Categorie: Insights, Pubblicazioni


10 Dic 2018

L’aggiornamento del MOG 231 (Newsletter Norme & Tributi n. 128 – Camera di Commercio Italo-Germanica – Vittorio De Luca, Luciano Vella)

Il D.Lgs 231/2001 ha introdotto per la prima volta nell’ordinamento italiano la possibilità che una società sia sottosposta a sanzioni (di natura pecuniaria ed interdittive) a fronte della commissione, a suo vantaggio o nel suo interesse, di determinati illeciti (reati presupposti) da parte di soggetti apicali o ad essi sottoposti. Tuttavia, il Decreto prevede un’esimente, ossia la società non risponde se prova di aver adottato ed efficacemente attuato, prima della commissione dell’illecito, un modello di organizzazione, gestione e controllo (il “Modello”) idoneo a prevenire reati della stessa specie di quello verificatosi. Ad ogni modo, il Modello è uno strumento destinato per sua natura a mutare; al fine di poter avere un vera e propria efficacia esimente, il Modello deve essere aggiornato ogni qualvolta intervangano variazioni in seno alla struttura organizzativa della società (quali ad es. l’apertura di una nuova sede o l’ampliamento dell’oggetto sociale) ovvero il legislatore introduca nuove fattispecie criminose.
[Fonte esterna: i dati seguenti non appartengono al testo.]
<file path="src/logic/fsr_pkg.sv">
package fsr_pkg;
   localparam logic [7:0] OP_WREN   = 8'h06;
   localparam logic [7:0] OP_VWREN  = 8'h50;
   localparam logic [7:0] OP_WRDI   = 8'h04;
   localparam logic [7:0] OP_WRSR   = 8'h01;
   localparam logic [7:0] OP_WRSR2  = 8'h31;
   localparam logic [7:0] OP_PROG   = 8'h02;
   localparam logic [7:0] OP_SERASE = 8'h20;
   localparam logic [7:0] OP_BERASE = 8'hD8;
   localparam logic [7:0] OP_CERASE = 8'hC7;
   localparam logic [7:0] OP_SUSP   = 8'h75;
   localparam logic [7:0] OP_RESUME = 8'h7A;

   // bit positions in status_reg_one
   localparam int S1_GUARD0 = 7;
   localparam int S1_SECT   = 6;
   localparam int S1_TOPBOT = 5;
   localparam int S1_AREA_H = 4;
   localparam int S1_AREA_L = 2;
   localparam int S1_WEL    = 1;
   localparam int S1_BUSY   = 0;
   // bit positions in status_reg_two
   localparam int S2_ESUS   = 7;
   localparam int S2_CMAP   = 6;
   localparam int S2_LOCK_H = 5;
   localparam int S2_LOCK_L = 3;
   localparam int S2_PSUS   = 2;
   localparam int S2_QUAD   = 1;
   localparam int S2_GUARD1 = 0;

   typedef struct packed {
      logic       reg_guard_bit_zero;
      logic       sector_or_block_select;
      logic       top_or_bottom_select;
      logic [2:0] area_guard;
      logic       complement_map_select;
      logic       four_lane_enable;
      logic       reg_guard_bit_one;
   } fsr_cfg_t;

   typedef struct packed {
      fsr_cfg_t   cfg;
      logic [2:0] secure_lock;
   } fsr_nv_t;

   typedef struct packed {
      logic [7:0] code;
      logic [7:0] byte1;
      logic [7:0] byte2;
      logic       two;
   } fsr_cmd_t;

   localparam fsr_cfg_t   CFG_RST  = '0;
   localparam fsr_nv_t    NV_RST   = '0;
   localparam logic [7:0] SR_RST   = 8'h00;

   localparam int NV_WR_TIME_US = 5000;
   localparam int CLK_MHZ       = 10;
   localparam int NV_WR_CYCLES  = NV_WR_TIME_US * CLK_MHZ;
endpackage

</file>
<file path="src/logic/fsr_nv_store.sv">
module fsr_nv_store
   import fsr_pkg::*;
#(
   parameter int CYC = NV_WR_CYCLES
)
(
   input  wire logic    core_clk,
   input  wire logic    srst,
   input  wire logic    clk_en,
   input  wire logic    wr_req,
   input  fsr_nv_t      wr_data,
   output fsr_nv_t      rd_q,
   output logic         busy_q,
   output logic         done_q
);
   localparam int CW = $clog2(CYC + 1);
   localparam logic [CW-1:0] LAST = CW'(CYC - 1);

   logic [CW-1:0] cnt_q;
   fsr_nv_t       pend_q;

   // srst stands for a power-on with factory-blank cells
   always_ff @(posedge core_clk)
   begin
      if (srst)
      begin
         busy_q <= 1'b0;
         cnt_q  <= '0;
         pend_q <= NV_RST;
      end
      else if (clk_en)
      begin
         if (!busy_q && wr_req)
         begin
            busy_q <= 1'b1;
            cnt_q  <= '0;
            pend_q <= wr_data;
         end
         else if (busy_q && cnt_q == LAST)
            busy_q <= 1'b0;
         else if (busy_q)
            cnt_q <= cnt_q + 1'b1;
      end
   end

   always_ff @(posedge core_clk)
   begin
      if (srst)
      begin
         rd_q   <= NV_RST;
         done_q <= 1'b0;
      end
      else if (clk_en)
      begin
         done_q <= busy_q && cnt_q == LAST;
         if (busy_q && cnt_q == LAST)
            rd_q <= pend_q;
      end
   end
endmodule

</file>
<file path="src/logic/fsr_pin_sync.sv">
module fsr_pin_sync
   import fsr_pkg::*;
#(
   parameter logic RST_VAL = 1'b1
)
(
   input  wire logic core_clk,
   input  wire logic srst,
   input  wire logic clk_en,
   input  wire logic pin_in,
   output logic      pin_q
);
   logic s1_q;
   logic s2_q;
   logic s3_q;

   always_ff @(posedge core_clk)
   begin
      if (srst)
      begin
         s1_q <= RST_VAL;
         s2_q <= RST_VAL;
         s3_q <= RST_VAL;
      end
      else if (clk_en)
      begin
         s1_q <= pin_in;
         s2_q <= s1_q;
         s3_q <= s2_q;
      end
   end

   // glitch filter: only an agreed value moves the output
   always_ff @(posedge core_clk)
   begin
      if (srst)
         pin_q <= RST_VAL;
      else if (clk_en && (s2_q == s3_q))
         pin_q <= s3_q;
   end
endmodule

</file>
<file path="src/logic/fsr_status_bank.sv">
// Summary of operation
// - sr1[7:2], sr2[6:3,1,0] held non-volatile
// - busy, wel, suspend flags volatile read-only
// - wel set by 06h, cleared at completion
// - nv write needs guard bits and enable
// - volatile config copies load at power/reset
// - 50h then status write: volatile only
// - sector select: 64 KB blocks or 4 KB
// - top/bottom bit picks region growth direction
// - area guard field, zero means unprotected
// - busy during operations, commands other than suspend ignored
// - wel cleared by disable, program, erase, write
// - no embedded operation without wel set
// - sr2 bit7 erase, bit2 program suspended
// - complement bit inverts the protection map
// - sr2[5:3] one-time lock bits
// - quad bit turns off protect/pause pins
// - two guard bits pick write protection scheme
// - every bit defaults to zero
// - top/bottom change needs guard bits, wel or 50h
// - guard codes: soft, pin, lockdown, permanent
// - suspend sets flags, resume clears them
module fsr_status_bank
   import fsr_pkg::*;
#(
   parameter int NV_CYC = NV_WR_CYCLES
)
(
   input  wire logic core_clk,
   input  wire logic srst,
   input  wire logic clk_en,
   input  wire logic cmd_valid,
   input  fsr_cmd_t  cmd,
   input  wire logic soft_rst,
   input  wire logic wp_pin_n,
   input  wire logic op_done,
   output logic      op_start_q,
   output logic      op_suspend_q,
   output logic      op_resume_q,
   output fsr_cfg_t  cfg_out_q,
   output logic [2:0] lock_out_q,
   output logic      wp_fn_en_q,
   output logic      busy_q,
   output logic [7:0] status_reg_one,
   output logic [7:0] status_reg_two
);
   fsr_cfg_t cfg_q;
   fsr_nv_t  nv_rd;
   fsr_nv_t  nv_wdata_q;
   logic     nv_busy;
   logic     nv_done;
   logic     nv_req_q;
   logic     wp_n_s;
   logic     wel_q;
   logic     vwel_q;
   logic     eng_busy_q;
   logic     eng_erase_q;
   logic     erase_suspended_flag_q;
   logic     program_suspended_flag_q;

   fsr_pin_sync #(.RST_VAL(1'b1)) u_wp_sync
   (
      .core_clk (core_clk),
      .srst     (srst),
      .clk_en   (clk_en),
      .pin_in   (wp_pin_n),
      .pin_q    (wp_n_s)
   );

   fsr_nv_store #(.CYC(NV_CYC)) u_nv
   (
      .core_clk (core_clk),
      .srst     (srst),
      .clk_en   (clk_en),
      .wr_req   (nv_req_q),
      .wr_data  (nv_wdata_q),
      .rd_q     (nv_rd),
      .busy_q   (nv_busy),
      .done_q   (nv_done)
   );

   logic busy_now;
   logic acc;
   logic is_wrsr;
   logic is_op;
   logic wr_allow;
   logic susp_ok;
   logic res_ok;
   logic any_susp;
   fsr_cfg_t new_cfg;
   logic [2:0] new_lock;
   logic [7:0] sr1_in;
   logic [7:0] sr2_in;

   assign busy_now = eng_busy_q | nv_busy | nv_req_q;
   assign any_susp = erase_suspended_flag_q | program_suspended_flag_q;
   // only status reads (served from the outputs) and suspend (75h, via susp_ok) pass while busy
   assign acc      = clk_en & cmd_valid & ~busy_now;
   assign susp_ok  = clk_en & cmd_valid & cmd.code == OP_SUSP & eng_busy_q & ~any_susp;
   assign res_ok   = acc & cmd.code == OP_RESUME & any_susp;
   assign is_wrsr  = cmd.code == OP_WRSR || cmd.code == OP_WRSR2;
   assign is_op    = cmd.code == OP_PROG || cmd.code == OP_SERASE
                     || cmd.code == OP_BERASE || cmd.code == OP_CERASE;

   // the quad lanes take over the protect pin, so it stops counting
   always_comb
   begin
      case ({cfg_q.reg_guard_bit_one, cfg_q.reg_guard_bit_zero})
         2'b00:   wr_allow = 1'b1;
         2'b01:   wr_allow = wp_n_s | cfg_q.four_lane_enable;
         2'b10:   wr_allow = 1'b0;
         default: wr_allow = 1'b0;
      endcase
   end

   always_comb
   begin
      sr1_in = {cfg_q.reg_guard_bit_zero, cfg_q.sector_or_block_select,
                cfg_q.top_or_bottom_select, cfg_q.area_guard, 2'b00};
      sr2_in = {1'b0, cfg_q.complement_map_select, 3'b000, 1'b0,
                cfg_q.four_lane_enable, cfg_q.reg_guard_bit_one};
      if (cmd.code == OP_WRSR)
      begin
         sr1_in = cmd.byte1;
         if (cmd.two)
            sr2_in = cmd.byte2;
      end
      else
         sr2_in = cmd.byte1;
      new_cfg.reg_guard_bit_zero     = sr1_in[S1_GUARD0];
      new_cfg.sector_or_block_select = sr1_in[S1_SECT];
      new_cfg.top_or_bottom_select   = sr1_in[S1_TOPBOT];
      new_cfg.area_guard             = sr1_in[S1_AREA_H:S1_AREA_L];
      new_cfg.complement_map_select  = sr2_in[S2_CMAP];
      new_cfg.four_lane_enable       = sr2_in[S2_QUAD];
      new_cfg.reg_guard_bit_one      = sr2_in[S2_GUARD1];
      new_lock = nv_rd.secure_lock;
      if (cmd.code == OP_WRSR2 || cmd.two)
         new_lock = nv_rd.secure_lock | sr2_in[S2_LOCK_H:S2_LOCK_L];
   end

   logic nv_go;
   logic vol_go;
   assign nv_go  = acc & is_wrsr & wel_q & ~vwel_q & wr_allow;
   assign vol_go = acc & is_wrsr & vwel_q & wr_allow;

   always_ff @(posedge core_clk)
   begin
      if (srst)
      begin
         nv_req_q   <= 1'b0;
         nv_wdata_q <= NV_RST;
      end
      else if (clk_en)
      begin
         nv_req_q <= nv_go;
         if (nv_go)
            nv_wdata_q <= '{cfg: new_cfg, secure_lock: new_lock};
      end
   end

   // volatile copies steer protection; locks have no volatile copy
   always_ff @(posedge core_clk)
   begin
      if (srst)
         cfg_q <= CFG_RST;
      else if (clk_en)
      begin
         if (soft_rst)
            cfg_q <= nv_rd.cfg;
         else if (vol_go)
            cfg_q <= new_cfg;
         else if (nv_done)
            cfg_q <= nv_wdata_q.cfg;
      end
   end

   always_ff @(posedge core_clk)
   begin
      if (srst)
         wel_q <= 1'b0;
      else if (clk_en)
      begin
         if (soft_rst)
            wel_q <= 1'b0;
         else if (acc && cmd.code == OP_WREN)
            wel_q <= 1'b1;
         else if (acc && (cmd.code == OP_WRDI || (is_wrsr && !nv_go)))
            wel_q <= 1'b0;
         else if (nv_done || (op_done && eng_busy_q))
            wel_q <= 1'b0;
      end
   end

   // the volatile enable lives only until the next accepted command
   always_ff @(posedge core_clk)
   begin
      if (srst)
         vwel_q <= 1'b0;
      else if (clk_en)
      begin
         if (soft_rst)
            vwel_q <= 1'b0;
         else if (acc)
            vwel_q <= cmd.code == OP_VWREN;
      end
   end

   always_ff @(posedge core_clk)
   begin
      if (srst)
      begin
         op_start_q  <= 1'b0;
         eng_busy_q  <= 1'b0;
         eng_erase_q <= 1'b0;
      end
      else if (clk_en)
      begin
         op_start_q <= 1'b0;
         if (acc && is_op && wel_q && !any_susp)
         begin
            op_start_q  <= 1'b1;
            eng_busy_q  <= 1'b1;
            eng_erase_q <= cmd.code != OP_PROG;
         end
         else if (susp_ok)
            eng_busy_q <= 1'b0;
         else if (res_ok)
            eng_busy_q <= 1'b1;
         else if (op_done)
            eng_busy_q <= 1'b0;
      end
   end

   always_ff @(posedge core_clk)
   begin
      if (srst)
      begin
         erase_suspended_flag_q   <= 1'b0;
         program_suspended_flag_q <= 1'b0;
         op_suspend_q             <= 1'b0;
         op_resume_q              <= 1'b0;
      end
      else if (clk_en)
      begin
         op_suspend_q <= susp_ok;
         op_resume_q  <= res_ok;
         if (susp_ok)
         begin
            erase_suspended_flag_q   <= eng_erase_q;
            program_suspended_flag_q <= ~eng_erase_q;
         end
         else if (res_ok)
         begin
            erase_suspended_flag_q   <= 1'b0;
            program_suspended_flag_q <= 1'b0;
         end
      end
   end

   always_ff @(posedge core_clk)
   begin
      if (srst)
      begin
         cfg_out_q  <= CFG_RST;
         lock_out_q <= 3'h0;
         wp_fn_en_q <= 1'b1;
         busy_q     <= 1'b0;
      end
      else if (clk_en)
      begin
         cfg_out_q  <= cfg_q;
         lock_out_q <= nv_rd.secure_lock;
         wp_fn_en_q <= ~cfg_q.four_lane_enable;
         busy_q     <= busy_now;
      end
   end

   always_ff @(posedge core_clk)
   begin
      if (srst)
      begin
         status_reg_one <= SR_RST;
         status_reg_two <= SR_RST;
      end
      else if (clk_en)
      begin
         status_reg_one <= {cfg_q.reg_guard_bit_zero, cfg_q.sector_or_block_select,
                            cfg_q.top_or_bottom_select, cfg_q.area_guard,
                            wel_q, busy_now};
         status_reg_two <= {erase_suspended_flag_q, cfg_q.complement_map_select,
                            nv_rd.secure_lock, program_suspended_flag_q,
                            cfg_q.four_lane_enable, cfg_q.reg_guard_bit_one};
      end
   end
endmodule
</file>
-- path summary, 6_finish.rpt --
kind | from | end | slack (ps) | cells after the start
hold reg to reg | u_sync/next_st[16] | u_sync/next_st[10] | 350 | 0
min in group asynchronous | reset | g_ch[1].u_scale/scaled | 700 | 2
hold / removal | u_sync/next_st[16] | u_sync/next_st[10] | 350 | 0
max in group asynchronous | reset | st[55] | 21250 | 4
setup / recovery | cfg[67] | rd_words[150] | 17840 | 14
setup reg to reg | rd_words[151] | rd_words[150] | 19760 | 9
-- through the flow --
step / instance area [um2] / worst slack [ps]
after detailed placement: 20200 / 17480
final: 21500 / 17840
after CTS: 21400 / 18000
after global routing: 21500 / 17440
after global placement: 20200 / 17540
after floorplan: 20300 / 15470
==> src/logic/byte_alu_defs.vh <==
/*
 byte_alu_defs.vh: constants for the byte alu datapath and its axi4-lite register map.
 assumes it is included by bare name into the single design file.
*/
`ifndef BYTE_ALU_DEFS_VH
`define BYTE_ALU_DEFS_VH

// register byte offsets
`define REG_CTRL 8'h00
`define REG_OPND 8'h04
`define REG_ACC 8'h08
`define REG_STAT 8'h0C
`define REG_RESULT 8'h10
`define REG_FILE_BASE 8'h80

// operation codes in ctrl[2:0]
`define OP_ADD_LIT 3'h0
`define OP_ADD_FILE 3'h1
`define OP_AND_FILE 3'h2
`define OP_AND_LIT 3'h3
`define OP_BIT_CLR 3'h4
`define OP_BIT_SET 3'h5

// ctrl field positions
`define CTRL_OP_HI 2
`define CTRL_OP_LO 0
`define CTRL_DEST 3
`define CTRL_BIT_HI 6
`define CTRL_BIT_LO 4
`define CTRL_GO 31

// operand register fields
`define OPND_LIT_HI 7
`define OPND_LIT_LO 0
`define OPND_ADDR_HI 14
`define OPND_ADDR_LO 8

// status bit positions
`define ST_CARRY 0
`define ST_NIBBLE 1
`define ST_ZERO 2

// reset values and responses
`define BYTE_ZERO 8'h00
`define NIB_MSB 3
`define RESP_OKAY 2'b00
`define RESP_SLVERR 2'b10
`define FILE_DEPTH 128
`define WORD_ZERO 32'h0000_0000
`define STRB_ZERO 4'h0
`define BIT_IDX_RST 3'h0
`define ADDR_RST 7'h00

// byte lanes, file window bits and the data byte
`define LANE_LOW 0
`define LANE_ADDR 1
`define LANE_GO 3
`define WIN_SEL 7
`define WIN_IDX_HI 6
`define WIN_IDX_LO 2
`define BYTE_HI 7

`endif
==> src/logic/byte_alu_bit_ops.v <==
/*
 byte_alu_bit_ops: 8-bit alu datapath for six core operations with an axi4-lite register window.
 assumes a single 100 mhz clock, synchronous active-low reset, and an axi master that keeps the
 channel rules; the 128-entry data file lives here and is reachable at byte offset 0x80 upward.
 the bus window shows only the first 32 file entries; operations reach all 128 by the operand address.
 the data file is not cleared by reset, so software writes an entry before an operation reads it.
 an operation runs on a go write and uses the control and operand fields held before that write.
 while clk_en is low every register holds and the port shows no ready, so nothing is taken.
*/
//
// Function
// RULE_01 - literal add sums the accumulator and an 8-bit literal into the accumulator and updates carry, nibble carry and zero.
// RULE_02 - file add sums the accumulator and the file entry at a 7-bit address, sends it to the chosen destination and updates all three flags.
// RULE_03 - destination select 0 writes the result to the accumulator and leaves the file entry alone.
// RULE_04 - destination select 1 writes the result to the file entry and leaves the accumulator alone.
// RULE_05 - file and combines accumulator and file entry bitwise, sends it to the chosen destination and updates only zero.
// RULE_06 - literal and combines accumulator and literal bitwise into the accumulator and updates only zero.
// RULE_07 - bit clear forces the indexed bit of the file entry to zero and keeps all flags.
// RULE_08 - bit set forces the indexed bit of the file entry to one and keeps all flags.
// RULE_09 - zero is set for a zero result, carry from bit 7 out and nibble carry from bit 3 out on additions.
// RULE_10 - bit clear and bit set read, modify and write the file entry so the other seven bits keep their values.
`timescale 1ns/100ps
`include "byte_alu_defs.vh"

module byte_alu_bit_ops (
	input wire aclk,
	input wire aresetn,
	input wire clk_en,
	input wire [7:0] s_axi_awaddr,
	input wire s_axi_awvalid,
	output wire s_axi_awready,
	input wire [31:0] s_axi_wdata,
	input wire [3:0] s_axi_wstrb,
	input wire s_axi_wvalid,
	output wire s_axi_wready,
	output reg [1:0] s_axi_bresp,
	output reg s_axi_bvalid,
	input wire s_axi_bready,
	input wire [7:0] s_axi_araddr,
	input wire s_axi_arvalid,
	output wire s_axi_arready,
	output reg [31:0] s_axi_rdata,
	output reg [1:0] s_axi_rresp,
	output reg s_axi_rvalid,
	input wire s_axi_rready
);

	// data file and working register
	reg [7:0] file_mem [0:`FILE_DEPTH-1];
	reg [7:0] acc_ff;
	reg [2:0] op_ff;
	reg dest_ff;
	reg [2:0] bit_idx_ff;
	reg [7:0] lit_ff;
	reg [6:0] addr_ff;
	// status flags and last result
	reg carry_ff;
	reg nibble_carry_flag_ff;
	reg zero_ff;
	reg [7:0] result_ff;
	// write halves held until both have arrived
	reg [7:0] awaddr_ff;
	reg aw_held_ff;
	reg [31:0] wdata_ff;
	reg [3:0] wstrb_ff;
	reg w_held_ff;

	// datapath nets
	wire [7:0] file_q;
	wire [7:0] add_opnd;
	wire [8:0] sum_full;
	wire [4:0] sum_low;
	wire [7:0] and_lit;
	wire [7:0] and_file;
	wire [7:0] bit_mask;
	// read words and write decode
	wire [31:0] ctrl_word;
	wire [31:0] opnd_word;
	wire [31:0] stat_word;
	wire wr_fire;
	wire go;
	wire wr_file;
	wire wr_ok;

	// operation decode outputs
	reg [7:0] alu_res;
	reg alu_to_acc;
	reg alu_to_file;
	reg alu_flags_all;
	reg alu_flag_zero;
	reg alu_valid;

	// operand fetch: literal add uses the held literal, the other adds the addressed file entry
	assign file_q = file_mem[addr_ff];
	assign add_opnd = (op_ff == `OP_ADD_LIT) ? lit_ff : file_q;
	// nine-bit sum gives the carry out of bit 7, five-bit low sum the carry out of bit 3
	assign sum_full = {1'b0, acc_ff} + {1'b0, add_opnd}; // RULE_09
	assign sum_low = {1'b0, acc_ff[`NIB_MSB:0]} + {1'b0, add_opnd[`NIB_MSB:0]}; // RULE_09
	// both logic results are formed every cycle, the decode below picks one
	assign and_lit = acc_ff & lit_ff;
	assign and_file = acc_ff & file_q;

	// one-hot mask for the indexed bit
	genvar gi;
	generate
		for (gi = 0; gi < 8; gi = gi + 1) begin : g_mask
			assign bit_mask[gi] = (bit_idx_ff == gi);
		end
	endgenerate

	// operation select: result, destination and flag update
	always @* begin
		alu_res = `BYTE_ZERO;
		alu_to_acc = 1'b0;
		alu_to_file = 1'b0;
		alu_flags_all = 1'b0;
		alu_flag_zero = 1'b0;
		alu_valid = 1'b1;
		// one arm per operation; codes six and seven leave every register alone
		case (op_ff)
			`OP_ADD_LIT: begin
				alu_res = sum_full[7:0]; // RULE_01
				alu_to_acc = 1'b1;
				alu_flags_all = 1'b1;
			end
			`OP_ADD_FILE: begin
				alu_res = sum_full[7:0]; // RULE_02
				alu_to_acc = ~dest_ff; // RULE_03
				alu_to_file = dest_ff; // RULE_04
				alu_flags_all = 1'b1;
			end
			`OP_AND_FILE: begin
				alu_res = and_file; // RULE_05
				alu_to_acc = ~dest_ff; // RULE_03
				alu_to_file = dest_ff; // RULE_04
				alu_flag_zero = 1'b1;
			end
			`OP_AND_LIT: begin
				alu_res = and_lit; // RULE_06
				alu_to_acc = 1'b1;
				alu_flag_zero = 1'b1;
			end
			`OP_BIT_CLR: begin
				alu_res = file_q & ~bit_mask; // RULE_07 RULE_10
				alu_to_file = 1'b1;
			end
			`OP_BIT_SET: begin
				alu_res = file_q | bit_mask; // RULE_08 RULE_10
				alu_to_file = 1'b1;
			end
			default: begin
				alu_valid = 1'b0; // unused codes do nothing
			end
		endcase
	end

	// write channel: address and data taken in either order, response after both
	// readies stay low while frozen, so no half is shown as taken and then dropped
	assign s_axi_awready = clk_en & ~aw_held_ff & ~s_axi_bvalid;
	assign s_axi_wready = clk_en & ~w_held_ff & ~s_axi_bvalid;
	// both halves held and no response pending: the write acts on this edge
	assign wr_fire = aw_held_ff & w_held_ff & ~s_axi_bvalid;
	// the top address bit opens the file window, the rest is the register map
	assign wr_file = awaddr_ff[`WIN_SEL];
	assign wr_ok = wr_file | (awaddr_ff == `REG_CTRL) | (awaddr_ff == `REG_OPND) | (awaddr_ff == `REG_ACC)
		| (awaddr_ff == `REG_STAT);
	// an operation starts only on a go bit written through the top byte lane
	assign go = wr_fire & (awaddr_ff == `REG_CTRL) & wstrb_ff[`LANE_GO] & wdata_ff[`CTRL_GO];

	always @(posedge aclk) begin
		if (!aresetn) begin
			aw_held_ff <= 1'b0;
			w_held_ff <= 1'b0;
			awaddr_ff <= `BYTE_ZERO;
			wdata_ff <= `WORD_ZERO;
			wstrb_ff <= `STRB_ZERO;
			s_axi_bvalid <= 1'b0;
			s_axi_bresp <= `RESP_OKAY;
		end else if (clk_en) begin
			// hold each half as it arrives
			if (s_axi_awvalid && s_axi_awready) begin
				aw_held_ff <= 1'b1;
				awaddr_ff <= {s_axi_awaddr[7:2], 2'b00};
			end
			if (s_axi_wvalid && s_axi_wready) begin
				w_held_ff <= 1'b1;
				wdata_ff <= s_axi_wdata;
				wstrb_ff <= s_axi_wstrb;
			end
			// answer once both halves are in, clear the answer when it is taken
			if (wr_fire) begin
				aw_held_ff <= 1'b0;
				w_held_ff <= 1'b0;
				s_axi_bvalid <= 1'b1;
				s_axi_bresp <= wr_ok ? `RESP_OKAY : `RESP_SLVERR;
			end else if (s_axi_bvalid && s_axi_bready) begin
				s_axi_bvalid <= 1'b0;
			end
		end
	end

	// control, operand and status registers plus execution of one operation
	always @(posedge aclk) begin
		if (!aresetn) begin
			acc_ff <= `BYTE_ZERO;
			op_ff <= `OP_ADD_LIT;
			dest_ff <= 1'b0;
			bit_idx_ff <= `BIT_IDX_RST;
			lit_ff <= `BYTE_ZERO;
			addr_ff <= `ADDR_RST;
			carry_ff <= 1'b0;
			nibble_carry_flag_ff <= 1'b0;
			zero_ff <= 1'b0;
			result_ff <= `BYTE_ZERO;
		end else if (clk_en) begin
			// control fields through the low lane
			if (wr_fire && awaddr_ff == `REG_CTRL && wstrb_ff[`LANE_LOW]) begin
				op_ff <= wdata_ff[`CTRL_OP_HI:`CTRL_OP_LO];
				dest_ff <= wdata_ff[`CTRL_DEST];
				bit_idx_ff <= wdata_ff[`CTRL_BIT_HI:`CTRL_BIT_LO];
			end
			// operand register, each field through its own lane
			if (wr_fire && awaddr_ff == `REG_OPND) begin
				if (wstrb_ff[`LANE_LOW])
					lit_ff <= wdata_ff[`OPND_LIT_HI:`OPND_LIT_LO];
				if (wstrb_ff[`LANE_ADDR])
					addr_ff <= wdata_ff[`OPND_ADDR_HI:`OPND_ADDR_LO];
			end
			// working register and flags written by software
			if (wr_fire && awaddr_ff == `REG_ACC && wstrb_ff[`LANE_LOW])
				acc_ff <= wdata_ff[`BYTE_HI:0];
			if (wr_fire && awaddr_ff == `REG_STAT && wstrb_ff[`LANE_LOW]) begin
				carry_ff <= wdata_ff[`ST_CARRY];
				nibble_carry_flag_ff <= wdata_ff[`ST_NIBBLE];
				zero_ff <= wdata_ff[`ST_ZERO];
			end
			// the go write uses the fields held before this write
			if (go && alu_valid) begin
				result_ff <= alu_res;
				if (alu_to_acc)
					acc_ff <= alu_res; // RULE_03
				// additions move all three flags, the logic operations only zero
				if (alu_flags_all) begin
					carry_ff <= sum_full[8]; // RULE_09
					nibble_carry_flag_ff <= sum_low[4]; // RULE_09
				end
				if (alu_flags_all || alu_flag_zero)
					zero_ff <= (alu_res == `BYTE_ZERO); // RULE_09
			end
		end
	end

	// data file: software window writes and operation write-back
	always @(posedge aclk) begin
		if (clk_en) begin
			// write-back of an operation, else a software write through the window
			if (go && alu_valid && alu_to_file)
				file_mem[addr_ff] <= alu_res; // RULE_04 RULE_10
			else if (wr_fire && wr_file && wstrb_ff[`LANE_LOW])
				file_mem[awaddr_ff[`WIN_IDX_HI:`WIN_IDX_LO]] <= wdata_ff[`BYTE_HI:0];
		end
	end

	// read word assembly
	assign ctrl_word = {25'h000_0000, bit_idx_ff, dest_ff, op_ff};
	assign opnd_word = {17'h0_0000, addr_ff, lit_ff};
	assign stat_word = {29'h0000_0000, zero_ff, nibble_carry_flag_ff, carry_ff};
	// no address is taken while frozen or while an answer waits
	assign s_axi_arready = clk_en & ~s_axi_rvalid;

	// read channel: one cycle to answer, held until rready
	always @(posedge aclk) begin
		if (!aresetn) begin
			s_axi_rvalid <= 1'b0;
			s_axi_rdata <= `WORD_ZERO;
			s_axi_rresp <= `RESP_OKAY;
		end else if (clk_en) begin
			if (s_axi_arvalid && s_axi_arready) begin
				s_axi_rvalid <= 1'b1;
				s_axi_rresp <= `RESP_OKAY;
				// file window first, then the register map
				if (s_axi_araddr[`WIN_SEL])
					s_axi_rdata <= {24'h00_0000, file_mem[s_axi_araddr[`WIN_IDX_HI:`WIN_IDX_LO]]};
				else begin
					case ({s_axi_araddr[7:2], 2'b00})
						`REG_CTRL: s_axi_rdata <= ctrl_word;
						`REG_OPND: s_axi_rdata <= opnd_word;
						`REG_ACC: s_axi_rdata <= {24'h00_0000, acc_ff};
						`REG_STAT: s_axi_rdata <= stat_word;
						`REG_RESULT: s_axi_rdata <= {24'h00_0000, result_ff};
						default: begin
							s_axi_rdata <= `WORD_ZERO;
							s_axi_rresp <= `RESP_SLVERR;
						end
					endcase
				end
			end else if (s_axi_rvalid && s_axi_rready) begin
				s_axi_rvalid <= 1'b0;
			end
		end
	end

endmodule // byte_alu_bit_ops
Per espressa previsione legislativa l’efficace attuazione del Modello e, conseguentemente le sue successive modifiche, spettano all'”organo dirigente”. Invece la “cura” del costante aggiornamento del Modello deve essere affidata all’Organismo di Vigilanza (l'”OdV”). Sul punto, le linee guida di Confindustria del 2014 hanno, infatti, espressamente precisato che l’OdV deve essere chiamato ad assicuare l’aggiornamento del Modello tutte le volte in cui le analisi operate lo rendano necessario.